Assignment ▸
Everything from the line containing "kinds of logic" through the line containing "check | from" should be repeated exactly, and nothing else from the data.

(Extracted entries Opens)

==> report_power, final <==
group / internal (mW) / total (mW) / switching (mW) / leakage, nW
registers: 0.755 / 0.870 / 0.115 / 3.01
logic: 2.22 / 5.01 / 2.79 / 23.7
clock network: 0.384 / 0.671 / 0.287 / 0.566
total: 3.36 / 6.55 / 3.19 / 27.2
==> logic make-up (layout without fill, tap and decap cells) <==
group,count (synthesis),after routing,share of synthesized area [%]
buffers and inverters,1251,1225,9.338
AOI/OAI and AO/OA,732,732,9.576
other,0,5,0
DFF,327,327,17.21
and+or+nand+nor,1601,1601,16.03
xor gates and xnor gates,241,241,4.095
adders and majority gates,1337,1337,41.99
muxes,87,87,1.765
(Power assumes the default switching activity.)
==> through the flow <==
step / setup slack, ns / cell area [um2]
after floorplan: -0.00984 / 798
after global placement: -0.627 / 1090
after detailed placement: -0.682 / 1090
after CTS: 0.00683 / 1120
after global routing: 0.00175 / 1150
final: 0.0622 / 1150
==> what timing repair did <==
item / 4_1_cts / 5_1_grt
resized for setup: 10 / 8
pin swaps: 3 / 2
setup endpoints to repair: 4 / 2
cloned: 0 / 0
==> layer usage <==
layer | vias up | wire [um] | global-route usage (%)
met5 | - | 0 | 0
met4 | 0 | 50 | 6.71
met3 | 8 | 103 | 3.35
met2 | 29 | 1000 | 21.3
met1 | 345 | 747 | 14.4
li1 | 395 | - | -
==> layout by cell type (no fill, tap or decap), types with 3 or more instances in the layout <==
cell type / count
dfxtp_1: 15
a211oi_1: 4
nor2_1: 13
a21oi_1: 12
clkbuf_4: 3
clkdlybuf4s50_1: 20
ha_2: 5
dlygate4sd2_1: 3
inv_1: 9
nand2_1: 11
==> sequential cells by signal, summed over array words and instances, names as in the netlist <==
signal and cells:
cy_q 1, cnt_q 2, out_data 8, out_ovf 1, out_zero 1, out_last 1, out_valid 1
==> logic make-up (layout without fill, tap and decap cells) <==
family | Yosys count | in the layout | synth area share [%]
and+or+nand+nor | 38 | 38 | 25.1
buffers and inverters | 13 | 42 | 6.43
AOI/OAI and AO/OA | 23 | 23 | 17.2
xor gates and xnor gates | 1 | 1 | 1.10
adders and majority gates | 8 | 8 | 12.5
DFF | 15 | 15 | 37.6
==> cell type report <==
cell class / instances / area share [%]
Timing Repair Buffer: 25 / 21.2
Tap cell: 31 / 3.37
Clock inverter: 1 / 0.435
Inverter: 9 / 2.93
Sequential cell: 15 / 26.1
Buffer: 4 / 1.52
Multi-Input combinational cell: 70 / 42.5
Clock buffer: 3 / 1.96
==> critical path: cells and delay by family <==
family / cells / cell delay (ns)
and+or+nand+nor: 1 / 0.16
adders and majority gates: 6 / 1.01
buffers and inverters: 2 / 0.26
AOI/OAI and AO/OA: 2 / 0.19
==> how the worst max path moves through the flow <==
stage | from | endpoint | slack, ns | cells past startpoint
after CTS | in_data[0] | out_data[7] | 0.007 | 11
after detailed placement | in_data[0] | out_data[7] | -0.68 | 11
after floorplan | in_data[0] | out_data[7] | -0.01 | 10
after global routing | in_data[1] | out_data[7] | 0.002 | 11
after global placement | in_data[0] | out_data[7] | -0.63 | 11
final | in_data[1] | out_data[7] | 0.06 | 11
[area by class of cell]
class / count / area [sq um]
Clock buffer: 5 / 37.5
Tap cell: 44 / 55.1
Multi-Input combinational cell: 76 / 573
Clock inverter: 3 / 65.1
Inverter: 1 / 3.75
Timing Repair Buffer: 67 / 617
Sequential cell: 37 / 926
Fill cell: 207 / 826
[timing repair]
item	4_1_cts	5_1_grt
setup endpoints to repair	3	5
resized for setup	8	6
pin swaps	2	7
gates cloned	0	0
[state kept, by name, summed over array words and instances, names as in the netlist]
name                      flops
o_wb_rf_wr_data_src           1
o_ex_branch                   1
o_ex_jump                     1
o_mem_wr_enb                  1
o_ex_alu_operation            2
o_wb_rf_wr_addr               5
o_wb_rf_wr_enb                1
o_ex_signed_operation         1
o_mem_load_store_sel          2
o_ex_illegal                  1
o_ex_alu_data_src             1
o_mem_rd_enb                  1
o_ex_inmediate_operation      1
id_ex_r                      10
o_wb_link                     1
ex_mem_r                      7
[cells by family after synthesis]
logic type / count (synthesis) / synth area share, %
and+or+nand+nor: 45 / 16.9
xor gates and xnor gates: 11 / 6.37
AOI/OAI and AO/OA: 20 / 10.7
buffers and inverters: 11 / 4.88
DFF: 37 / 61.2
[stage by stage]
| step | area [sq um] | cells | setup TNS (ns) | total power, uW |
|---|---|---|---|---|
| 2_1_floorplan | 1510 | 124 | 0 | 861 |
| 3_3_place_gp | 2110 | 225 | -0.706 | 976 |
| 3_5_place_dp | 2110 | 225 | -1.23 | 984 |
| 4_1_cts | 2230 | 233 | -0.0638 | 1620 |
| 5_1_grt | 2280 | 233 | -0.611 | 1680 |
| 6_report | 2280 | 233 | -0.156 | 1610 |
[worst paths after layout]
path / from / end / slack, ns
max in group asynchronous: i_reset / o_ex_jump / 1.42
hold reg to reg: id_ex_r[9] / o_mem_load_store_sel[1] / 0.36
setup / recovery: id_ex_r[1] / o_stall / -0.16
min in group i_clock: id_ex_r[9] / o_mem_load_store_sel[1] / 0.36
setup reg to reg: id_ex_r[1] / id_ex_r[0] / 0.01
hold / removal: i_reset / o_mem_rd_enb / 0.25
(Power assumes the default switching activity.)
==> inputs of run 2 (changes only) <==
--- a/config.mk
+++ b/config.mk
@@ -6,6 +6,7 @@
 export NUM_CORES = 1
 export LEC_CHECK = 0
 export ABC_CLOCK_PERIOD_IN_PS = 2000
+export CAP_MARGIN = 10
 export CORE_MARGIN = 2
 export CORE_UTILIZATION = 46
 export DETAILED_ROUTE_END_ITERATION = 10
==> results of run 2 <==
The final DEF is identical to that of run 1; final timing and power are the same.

(Extracted entries Closes)
(Extracted entries Opens)

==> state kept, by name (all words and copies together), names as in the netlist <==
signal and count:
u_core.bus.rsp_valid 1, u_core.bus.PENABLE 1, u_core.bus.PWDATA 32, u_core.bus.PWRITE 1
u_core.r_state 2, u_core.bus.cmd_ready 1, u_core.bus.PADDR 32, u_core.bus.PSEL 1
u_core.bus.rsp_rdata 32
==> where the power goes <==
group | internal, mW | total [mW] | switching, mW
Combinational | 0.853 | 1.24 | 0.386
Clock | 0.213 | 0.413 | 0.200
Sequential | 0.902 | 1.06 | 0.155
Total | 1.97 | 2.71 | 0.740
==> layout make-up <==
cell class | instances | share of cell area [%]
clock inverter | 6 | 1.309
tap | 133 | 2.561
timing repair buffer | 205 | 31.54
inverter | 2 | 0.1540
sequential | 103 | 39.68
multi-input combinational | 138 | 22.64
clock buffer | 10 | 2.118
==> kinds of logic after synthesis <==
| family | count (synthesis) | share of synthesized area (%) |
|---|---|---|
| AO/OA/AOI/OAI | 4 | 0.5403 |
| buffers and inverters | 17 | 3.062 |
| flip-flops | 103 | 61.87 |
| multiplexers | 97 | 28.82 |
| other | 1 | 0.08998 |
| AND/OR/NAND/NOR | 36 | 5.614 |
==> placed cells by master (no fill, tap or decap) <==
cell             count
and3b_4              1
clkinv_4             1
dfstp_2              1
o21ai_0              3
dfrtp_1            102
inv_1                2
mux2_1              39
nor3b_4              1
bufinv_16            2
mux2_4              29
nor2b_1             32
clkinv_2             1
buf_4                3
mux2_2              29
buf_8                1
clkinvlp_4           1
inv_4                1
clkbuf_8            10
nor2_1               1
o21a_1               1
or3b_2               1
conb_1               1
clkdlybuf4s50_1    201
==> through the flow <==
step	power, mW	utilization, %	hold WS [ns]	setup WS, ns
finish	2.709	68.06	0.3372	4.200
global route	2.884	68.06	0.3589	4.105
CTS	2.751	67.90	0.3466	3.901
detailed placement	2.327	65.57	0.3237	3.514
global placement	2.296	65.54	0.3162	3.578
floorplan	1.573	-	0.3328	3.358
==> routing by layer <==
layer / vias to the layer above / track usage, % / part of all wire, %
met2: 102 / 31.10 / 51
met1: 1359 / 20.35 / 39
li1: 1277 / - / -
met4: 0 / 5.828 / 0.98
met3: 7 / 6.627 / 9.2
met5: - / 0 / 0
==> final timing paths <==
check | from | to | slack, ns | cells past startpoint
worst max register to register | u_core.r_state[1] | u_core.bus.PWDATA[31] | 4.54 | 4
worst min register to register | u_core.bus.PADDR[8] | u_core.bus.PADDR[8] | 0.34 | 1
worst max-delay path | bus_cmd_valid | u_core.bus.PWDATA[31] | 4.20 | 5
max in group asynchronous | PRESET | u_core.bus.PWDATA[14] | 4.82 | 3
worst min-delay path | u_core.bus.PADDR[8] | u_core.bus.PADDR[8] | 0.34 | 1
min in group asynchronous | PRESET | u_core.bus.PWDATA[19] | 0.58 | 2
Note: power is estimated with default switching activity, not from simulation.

(Extracted entries Closes)
(Extracted entries Opens)

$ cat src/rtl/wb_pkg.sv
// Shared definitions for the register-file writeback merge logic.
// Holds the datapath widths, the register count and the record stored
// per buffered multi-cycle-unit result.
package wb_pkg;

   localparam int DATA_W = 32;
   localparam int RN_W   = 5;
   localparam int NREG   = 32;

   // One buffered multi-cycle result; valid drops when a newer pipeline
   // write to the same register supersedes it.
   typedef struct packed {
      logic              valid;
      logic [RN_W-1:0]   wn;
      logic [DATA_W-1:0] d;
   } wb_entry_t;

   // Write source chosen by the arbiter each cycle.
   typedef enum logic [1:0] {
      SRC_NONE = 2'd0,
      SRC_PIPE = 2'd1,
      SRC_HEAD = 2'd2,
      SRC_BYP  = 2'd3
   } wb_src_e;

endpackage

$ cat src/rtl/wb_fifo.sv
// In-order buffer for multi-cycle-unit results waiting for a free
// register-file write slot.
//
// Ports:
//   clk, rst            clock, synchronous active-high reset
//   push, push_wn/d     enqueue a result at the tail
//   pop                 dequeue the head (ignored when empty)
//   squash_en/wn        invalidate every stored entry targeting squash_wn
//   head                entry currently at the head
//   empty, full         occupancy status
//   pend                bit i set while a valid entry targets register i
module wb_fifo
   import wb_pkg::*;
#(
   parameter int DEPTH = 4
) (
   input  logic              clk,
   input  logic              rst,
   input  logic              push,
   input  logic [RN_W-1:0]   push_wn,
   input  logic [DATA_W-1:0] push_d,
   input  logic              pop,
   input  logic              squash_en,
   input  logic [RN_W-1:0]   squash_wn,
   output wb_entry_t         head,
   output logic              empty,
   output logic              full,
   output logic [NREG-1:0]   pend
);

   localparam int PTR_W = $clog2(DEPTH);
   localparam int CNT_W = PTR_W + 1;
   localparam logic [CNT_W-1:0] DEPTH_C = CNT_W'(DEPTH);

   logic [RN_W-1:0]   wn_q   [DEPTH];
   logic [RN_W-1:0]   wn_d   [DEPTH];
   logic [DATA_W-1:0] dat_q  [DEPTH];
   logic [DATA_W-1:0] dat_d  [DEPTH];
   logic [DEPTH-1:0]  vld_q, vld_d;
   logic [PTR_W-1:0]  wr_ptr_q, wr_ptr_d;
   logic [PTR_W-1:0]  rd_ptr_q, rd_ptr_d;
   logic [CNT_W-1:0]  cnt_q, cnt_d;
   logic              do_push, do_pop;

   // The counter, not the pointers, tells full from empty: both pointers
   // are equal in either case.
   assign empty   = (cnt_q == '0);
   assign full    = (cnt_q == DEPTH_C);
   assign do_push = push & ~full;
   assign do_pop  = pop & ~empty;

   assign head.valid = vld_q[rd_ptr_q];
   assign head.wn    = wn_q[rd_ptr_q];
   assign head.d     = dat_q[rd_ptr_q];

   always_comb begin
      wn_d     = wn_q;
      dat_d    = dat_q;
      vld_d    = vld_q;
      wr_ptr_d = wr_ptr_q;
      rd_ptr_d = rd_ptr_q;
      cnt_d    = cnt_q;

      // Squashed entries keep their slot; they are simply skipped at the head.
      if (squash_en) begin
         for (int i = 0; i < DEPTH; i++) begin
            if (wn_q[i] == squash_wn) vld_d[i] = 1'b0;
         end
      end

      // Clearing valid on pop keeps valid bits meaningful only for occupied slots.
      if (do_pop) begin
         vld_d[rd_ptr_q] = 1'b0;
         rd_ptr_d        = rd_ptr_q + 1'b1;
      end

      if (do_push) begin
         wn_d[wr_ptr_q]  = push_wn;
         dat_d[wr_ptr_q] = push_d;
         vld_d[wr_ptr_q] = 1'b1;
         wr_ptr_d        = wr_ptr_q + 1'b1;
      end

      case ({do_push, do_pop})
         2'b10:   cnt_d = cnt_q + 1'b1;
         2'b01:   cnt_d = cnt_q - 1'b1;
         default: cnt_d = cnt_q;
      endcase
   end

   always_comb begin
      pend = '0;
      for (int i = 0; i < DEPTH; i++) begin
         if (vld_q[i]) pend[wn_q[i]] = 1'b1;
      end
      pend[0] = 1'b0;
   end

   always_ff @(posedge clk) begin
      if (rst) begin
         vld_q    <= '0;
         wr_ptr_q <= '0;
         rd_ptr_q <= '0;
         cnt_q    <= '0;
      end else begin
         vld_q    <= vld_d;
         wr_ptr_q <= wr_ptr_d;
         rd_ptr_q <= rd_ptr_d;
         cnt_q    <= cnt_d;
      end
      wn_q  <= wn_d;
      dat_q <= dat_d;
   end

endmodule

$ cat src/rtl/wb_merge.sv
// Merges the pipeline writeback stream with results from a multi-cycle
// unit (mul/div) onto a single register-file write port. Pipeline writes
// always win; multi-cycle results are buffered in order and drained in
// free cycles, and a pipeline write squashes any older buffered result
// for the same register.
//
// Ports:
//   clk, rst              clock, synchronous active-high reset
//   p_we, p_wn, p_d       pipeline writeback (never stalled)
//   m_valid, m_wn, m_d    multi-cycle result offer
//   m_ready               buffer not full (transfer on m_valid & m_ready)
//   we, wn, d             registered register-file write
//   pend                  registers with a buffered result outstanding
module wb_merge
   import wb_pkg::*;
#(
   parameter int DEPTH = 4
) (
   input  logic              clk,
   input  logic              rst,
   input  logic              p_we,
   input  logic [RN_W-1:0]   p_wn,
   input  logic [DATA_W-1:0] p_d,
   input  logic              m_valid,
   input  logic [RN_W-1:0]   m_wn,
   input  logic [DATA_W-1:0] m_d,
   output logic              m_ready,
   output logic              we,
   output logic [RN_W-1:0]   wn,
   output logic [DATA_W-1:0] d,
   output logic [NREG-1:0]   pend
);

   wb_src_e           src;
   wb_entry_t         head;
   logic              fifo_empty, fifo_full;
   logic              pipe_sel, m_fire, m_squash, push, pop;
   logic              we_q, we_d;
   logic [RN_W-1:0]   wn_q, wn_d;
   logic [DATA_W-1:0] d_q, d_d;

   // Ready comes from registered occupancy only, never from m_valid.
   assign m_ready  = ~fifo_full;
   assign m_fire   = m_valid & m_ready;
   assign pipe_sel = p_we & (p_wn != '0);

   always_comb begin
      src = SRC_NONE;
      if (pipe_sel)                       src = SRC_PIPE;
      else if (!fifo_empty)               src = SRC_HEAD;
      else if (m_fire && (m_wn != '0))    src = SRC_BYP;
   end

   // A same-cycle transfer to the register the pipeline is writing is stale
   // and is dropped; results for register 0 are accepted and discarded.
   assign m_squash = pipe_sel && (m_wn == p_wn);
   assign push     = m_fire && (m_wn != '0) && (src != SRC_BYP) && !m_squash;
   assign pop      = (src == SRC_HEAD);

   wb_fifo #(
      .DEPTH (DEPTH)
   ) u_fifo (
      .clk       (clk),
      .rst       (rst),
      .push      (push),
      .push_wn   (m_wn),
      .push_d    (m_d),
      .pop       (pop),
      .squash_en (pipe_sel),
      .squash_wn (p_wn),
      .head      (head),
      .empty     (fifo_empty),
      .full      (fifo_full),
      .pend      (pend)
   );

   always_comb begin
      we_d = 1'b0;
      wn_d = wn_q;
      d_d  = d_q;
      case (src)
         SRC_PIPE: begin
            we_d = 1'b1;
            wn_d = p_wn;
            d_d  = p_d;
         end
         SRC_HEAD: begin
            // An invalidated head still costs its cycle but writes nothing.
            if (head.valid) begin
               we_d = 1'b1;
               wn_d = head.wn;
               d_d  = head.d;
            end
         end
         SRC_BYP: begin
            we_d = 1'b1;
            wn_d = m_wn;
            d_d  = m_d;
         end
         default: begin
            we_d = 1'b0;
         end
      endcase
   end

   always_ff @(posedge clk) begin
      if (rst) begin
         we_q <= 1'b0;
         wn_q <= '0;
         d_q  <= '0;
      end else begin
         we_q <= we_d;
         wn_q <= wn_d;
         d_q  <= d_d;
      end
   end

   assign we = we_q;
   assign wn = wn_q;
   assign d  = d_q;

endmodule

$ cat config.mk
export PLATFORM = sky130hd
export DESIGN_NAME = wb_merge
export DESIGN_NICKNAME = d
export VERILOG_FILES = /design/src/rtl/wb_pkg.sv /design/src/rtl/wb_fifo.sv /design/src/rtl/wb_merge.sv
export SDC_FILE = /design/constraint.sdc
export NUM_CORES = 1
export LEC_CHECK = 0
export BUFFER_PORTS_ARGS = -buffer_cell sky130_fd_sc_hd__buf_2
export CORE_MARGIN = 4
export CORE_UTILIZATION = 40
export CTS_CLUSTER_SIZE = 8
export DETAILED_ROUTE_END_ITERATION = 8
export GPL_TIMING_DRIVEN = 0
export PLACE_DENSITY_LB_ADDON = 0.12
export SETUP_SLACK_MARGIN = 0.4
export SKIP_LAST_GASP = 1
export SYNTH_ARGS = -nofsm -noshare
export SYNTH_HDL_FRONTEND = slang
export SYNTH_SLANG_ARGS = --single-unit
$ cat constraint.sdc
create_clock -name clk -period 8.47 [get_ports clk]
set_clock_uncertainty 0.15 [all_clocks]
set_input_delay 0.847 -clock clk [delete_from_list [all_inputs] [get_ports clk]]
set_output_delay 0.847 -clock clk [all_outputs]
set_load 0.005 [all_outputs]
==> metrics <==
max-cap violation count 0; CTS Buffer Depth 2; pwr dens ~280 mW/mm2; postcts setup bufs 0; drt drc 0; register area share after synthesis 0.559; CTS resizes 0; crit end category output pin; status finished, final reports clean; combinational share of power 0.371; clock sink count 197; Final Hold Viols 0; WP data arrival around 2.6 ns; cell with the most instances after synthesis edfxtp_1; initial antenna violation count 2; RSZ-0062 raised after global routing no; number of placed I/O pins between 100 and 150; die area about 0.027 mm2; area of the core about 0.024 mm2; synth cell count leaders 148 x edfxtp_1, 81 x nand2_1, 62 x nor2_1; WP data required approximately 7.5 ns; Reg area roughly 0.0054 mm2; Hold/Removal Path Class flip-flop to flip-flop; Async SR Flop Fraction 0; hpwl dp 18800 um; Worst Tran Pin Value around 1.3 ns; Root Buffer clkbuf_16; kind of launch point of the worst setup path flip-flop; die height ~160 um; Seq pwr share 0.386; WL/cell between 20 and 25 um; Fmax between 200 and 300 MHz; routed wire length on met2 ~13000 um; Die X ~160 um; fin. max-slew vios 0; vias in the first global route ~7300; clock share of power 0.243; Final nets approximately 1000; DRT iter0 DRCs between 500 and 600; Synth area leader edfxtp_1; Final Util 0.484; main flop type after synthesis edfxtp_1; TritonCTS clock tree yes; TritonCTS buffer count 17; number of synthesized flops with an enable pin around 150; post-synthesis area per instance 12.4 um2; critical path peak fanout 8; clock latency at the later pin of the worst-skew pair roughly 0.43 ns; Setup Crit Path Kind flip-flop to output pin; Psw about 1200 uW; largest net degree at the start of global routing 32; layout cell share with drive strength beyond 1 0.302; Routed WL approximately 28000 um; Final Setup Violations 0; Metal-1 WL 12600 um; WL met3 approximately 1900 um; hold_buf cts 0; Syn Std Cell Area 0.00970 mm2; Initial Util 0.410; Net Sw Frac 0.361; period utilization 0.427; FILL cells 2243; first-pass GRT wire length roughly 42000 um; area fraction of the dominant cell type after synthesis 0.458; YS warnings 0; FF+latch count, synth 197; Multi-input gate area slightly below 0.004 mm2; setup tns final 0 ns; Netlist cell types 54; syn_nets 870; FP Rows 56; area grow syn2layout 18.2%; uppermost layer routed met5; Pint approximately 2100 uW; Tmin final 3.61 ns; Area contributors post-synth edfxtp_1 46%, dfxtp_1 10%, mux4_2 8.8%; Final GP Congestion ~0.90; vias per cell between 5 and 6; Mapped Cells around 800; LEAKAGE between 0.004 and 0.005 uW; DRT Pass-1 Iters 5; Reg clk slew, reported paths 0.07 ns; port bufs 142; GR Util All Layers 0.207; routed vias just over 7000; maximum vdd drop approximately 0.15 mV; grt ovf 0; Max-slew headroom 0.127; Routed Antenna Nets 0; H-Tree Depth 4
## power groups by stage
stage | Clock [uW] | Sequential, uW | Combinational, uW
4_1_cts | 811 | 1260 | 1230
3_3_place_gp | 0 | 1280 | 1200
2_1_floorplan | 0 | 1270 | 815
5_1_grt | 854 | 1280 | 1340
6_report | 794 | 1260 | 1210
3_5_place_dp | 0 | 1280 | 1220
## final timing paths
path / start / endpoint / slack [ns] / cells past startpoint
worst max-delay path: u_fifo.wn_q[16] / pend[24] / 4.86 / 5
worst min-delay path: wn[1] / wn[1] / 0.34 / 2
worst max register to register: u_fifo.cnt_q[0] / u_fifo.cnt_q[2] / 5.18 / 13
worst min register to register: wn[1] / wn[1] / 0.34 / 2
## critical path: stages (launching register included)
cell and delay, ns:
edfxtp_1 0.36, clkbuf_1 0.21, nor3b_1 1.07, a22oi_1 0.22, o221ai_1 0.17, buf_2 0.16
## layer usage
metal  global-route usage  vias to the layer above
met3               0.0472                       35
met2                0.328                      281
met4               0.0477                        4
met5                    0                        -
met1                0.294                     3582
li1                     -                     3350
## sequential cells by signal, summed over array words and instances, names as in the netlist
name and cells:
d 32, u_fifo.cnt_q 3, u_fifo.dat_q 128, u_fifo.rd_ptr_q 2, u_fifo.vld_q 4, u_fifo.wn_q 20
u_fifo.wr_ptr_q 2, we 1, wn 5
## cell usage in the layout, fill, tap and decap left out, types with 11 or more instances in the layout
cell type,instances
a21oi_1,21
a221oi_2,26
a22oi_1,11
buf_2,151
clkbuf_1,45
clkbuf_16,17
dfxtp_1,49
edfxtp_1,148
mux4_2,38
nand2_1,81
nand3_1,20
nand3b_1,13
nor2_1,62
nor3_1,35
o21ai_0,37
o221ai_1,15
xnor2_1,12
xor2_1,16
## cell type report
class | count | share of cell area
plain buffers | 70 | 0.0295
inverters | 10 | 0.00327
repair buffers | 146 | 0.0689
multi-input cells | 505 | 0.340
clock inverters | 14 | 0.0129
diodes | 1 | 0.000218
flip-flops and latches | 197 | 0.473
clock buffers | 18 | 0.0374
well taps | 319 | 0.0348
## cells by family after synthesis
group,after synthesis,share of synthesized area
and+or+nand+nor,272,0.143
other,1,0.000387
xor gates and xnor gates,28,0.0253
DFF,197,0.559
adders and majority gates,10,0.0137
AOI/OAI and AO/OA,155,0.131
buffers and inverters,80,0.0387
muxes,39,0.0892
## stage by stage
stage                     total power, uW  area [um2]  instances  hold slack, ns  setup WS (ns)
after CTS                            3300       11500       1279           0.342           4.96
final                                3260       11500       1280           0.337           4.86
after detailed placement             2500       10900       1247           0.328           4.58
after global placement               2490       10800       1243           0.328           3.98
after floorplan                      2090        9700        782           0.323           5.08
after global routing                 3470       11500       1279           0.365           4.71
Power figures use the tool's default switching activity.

(Extracted entries Closes)

Answer for this exercise ▸
==> kinds of logic after synthesis <==
| family | count (synthesis) | share of synthesized area (%) |
|---|---|---|
| AO/OA/AOI/OAI | 4 | 0.5403 |
| buffers and inverters | 17 | 3.062 |
| flip-flops | 103 | 61.87 |
| multiplexers | 97 | 28.82 |
| other | 1 | 0.08998 |
| AND/OR/NAND/NOR | 36 | 5.614 |
==> placed cells by master (no fill, tap or decap) <==
cell             count
and3b_4              1
clkinv_4             1
dfstp_2              1
o21ai_0              3
dfrtp_1            102
inv_1                2
mux2_1              39
nor3b_4              1
bufinv_16            2
mux2_4              29
nor2b_1             32
clkinv_2             1
buf_4                3
mux2_2              29
buf_8                1
clkinvlp_4           1
inv_4                1
clkbuf_8            10
nor2_1               1
o21a_1               1
or3b_2               1
conb_1               1
clkdlybuf4s50_1    201
==> through the flow <==
step	power, mW	utilization, %	hold WS [ns]	setup WS, ns
finish	2.709	68.06	0.3372	4.200
global route	2.884	68.06	0.3589	4.105
CTS	2.751	67.90	0.3466	3.901
detailed placement	2.327	65.57	0.3237	3.514
global placement	2.296	65.54	0.3162	3.578
floorplan	1.573	-	0.3328	3.358
==> routing by layer <==
layer / vias to the layer above / track usage, % / part of all wire, %
met2: 102 / 31.10 / 51
met1: 1359 / 20.35 / 39
li1: 1277 / - / -
met4: 0 / 5.828 / 0.98
met3: 7 / 6.627 / 9.2
met5: - / 0 / 0
==> final timing paths <==
check | from | to | slack, ns | cells past startpoint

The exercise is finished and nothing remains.